Analysts Increase Odds of Bitcoin ETF Approval This Year to 75%

After Grayscale’s victory, the market has flipped optimistic on a Bitcoin ETF. With six deadlines coming up this week, could any be approved?

By Nivesh Rustgi

5 min read

Grayscale’s court win yesterday has added optimism for a Bitcoin ETF this year.

Bloomberg’s ETF experts Eric Balchunas and James Seyffart now give a 75% chance of approval by the end of the year.

This morning, the duo upped the odds of an approval in 2023 from 65% at the start of August.

Grayscale’s win against the SEC yesterday, one which saw a DC circuit court call the Commission’s reasons to block the crypto firm’s application “unlawful,” has been instrumental in the shift in sentiment.

The SEC has already seen a renewed wave of spot Bitcoin ETF applications earlier this summer led by BlackRock.

Now, the deadline for six applications is coming this weekend.

The deadline for SEC’s review of Bitcoin ETF applications. Source: Bloomberg Intelligence.

The SEC’s standard review period for ETF proposals is 240 days after they have been added to the federal register.

However, the deadline is not set in stone as the SEC can extend it if it needs more time to review an application.

The financial regulator has already formally accepted BlackRock’s ETF application and added it to the federal register on July 19, kicking off the review period.

The other ETF applications also applied shortly after BlackRock, which is probably why the SEC added them to the federal register around the same time. The 240-day review period for these applications will end in the second week of January 2024.

During the review period, the SEC has specific deadlines for making decisions. These deadlines usually occur at 45-, 60-, and 90-day intervals within that 240-day timeframe.

The SEC can either approve the ETF, deny it, or extend the review period.

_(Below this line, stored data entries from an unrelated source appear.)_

===== src/rtl/cag_pkg.sv =====
package cag_pkg;
    // Register selector used on the configuration port
    typedef enum logic {
        CFG_SKIP  = 1'b0,
        CFG_START = 1'b1
    } cfg_sel_e;
endpackage


===== src/rtl/cag_cfg_regs.sv =====
module cag_cfg_regs
    import cag_pkg::*;
#(
    parameter int SKIP_W   = 2,
    parameter int START_W  = 9,
    parameter int SKIP_RST = 3
) (
    input  logic               clk,
    input  logic               rst_n,
    input  logic               cfg_we,
    input  logic               cfg_sel,
    input  logic [START_W-1:0] cfg_wdata,
    input  logic               field_start,
    output logic [SKIP_W-1:0]  skip_act,
    output logic [START_W-1:0] start_act
);
    typedef struct packed {
        logic [SKIP_W-1:0]  skip_sh;
        logic [START_W-1:0] start_sh;
        logic [SKIP_W-1:0]  skip_act;
        logic [START_W-1:0] start_act;
    } cfg_state_t;

    cfg_state_t st_d, st_q;

    always_comb begin
        st_d = st_q;
        // working set takes the shadows as they stood before this cycle
        if (field_start) begin
            st_d.skip_act  = st_q.skip_sh;
            st_d.start_act = st_q.start_sh;
        end
        if (cfg_we) begin
            if (cfg_sel_e'(cfg_sel) == CFG_SKIP)
                st_d.skip_sh = cfg_wdata[SKIP_W-1:0];
            else
                st_d.start_sh = cfg_wdata;
        end
    end

    always_ff @(posedge clk or negedge rst_n) begin
        if (!rst_n) begin
            st_q.skip_sh   <= SKIP_W'(SKIP_RST);
            st_q.start_sh  <= '0;
            st_q.skip_act  <= SKIP_W'(SKIP_RST);
            st_q.start_act <= '0;
        end else begin
            st_q <= st_d;
        end
    end

    assign skip_act  = st_q.skip_act;
    assign start_act = st_q.start_act;
endmodule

The first deadline is due this Saturday, September 2, per both Bloomberg analysts. BlockRock’s review follows five other applications from VanEck, Wisdom Tree, Invesco, Fidelity, and Bitwise before the week's out.

Bitwise, which refiled its ETF application on June 28 this year, has a review coming up on a day before BlackRock’s ETF application on September 1.

The SEC recently delayed its decision on ARK Investment’s Bitcoin ETF application, saying it needed more time before approving or denying the application.

On getting a green light from the regulator, “the chances have increased” since the Grayscale decision Tim Bevan, CEO at ETC Group told Decrypt, “but the SEC can still appeal or deny applications for other reasons.”

Bevan bets the market will see a Bitcoin ETF by the fourth quarter of this year, or early next.

“It’s a big win for the industry and the overall market as the odds of the launch of a physically replicated ETF have increased a lot,” Deribit's chief commercial officer Luuk Strijers told Decrypt. “A spot-based ETF is much cleaner, easier to understand, and has lower tracking errors which benefits all involved.”

Blachunas and Seyffart also expect “delay orders” to this week’s deadlines as approval is “highly unlikely so soon after the court decision,” tweeted Seyffart.

Next steps for a Bitcoin ETF

Bloomberg Intelligence research analyst James Seyffart tweeted after the verdict that it is a “complete and utter rebuke of all the SEC's spot Bitcoin ETF denial orders.”

Seyffart added that there’s “no wiggle room” for the SEC as the court “shot down” all their arguments. “But the decision is going back to the SEC. What can the SEC do?”

ETF analyst Eric Balchunas said that SEC Chairman Gary Gensler’s “ego is a legit variable” in the SEC’s actions moving forward.

The court sided with Grayscale's arguments that a spot Bitcoin ETF meets the same criteria for market manipulation and fraud concerns as the already approved Bitcoin futures ETF, deeming the SEC’s denial of spot Bitcoin applications arbitrary.

SEC could “revoke the listing of Bitcoin Futures ETFs” if they want to deny a spot Bitcoin ETF, according to Seyffart.

The other option is that they could come after “custody or settlement of Bitcoin.” Currently, the asset management firms proposing an ETF have listed Coinbase as their custodian and reference for spot market data for pricing.

“At the moment, it's a small win in the long journey for approval of a bitcoin spot ETF,” Tim Frost, CEO of digital wealth platform Yield App shared with Decrypt. “Ultimately, this landmark ruling has the potential to redefine crypto's status as an asset class.”

Frost added that the “ball will now be in the SEC's court.”

Deribit’s Strijers also told Decrypt that if the SEC fails in approving Bitcoin ETFs “other TradFi global markets like Hong Kong, Singapore, United Kingdom or other countries in the European Union will launch a spot-based ETF” and the trading activity will move beyond the United States.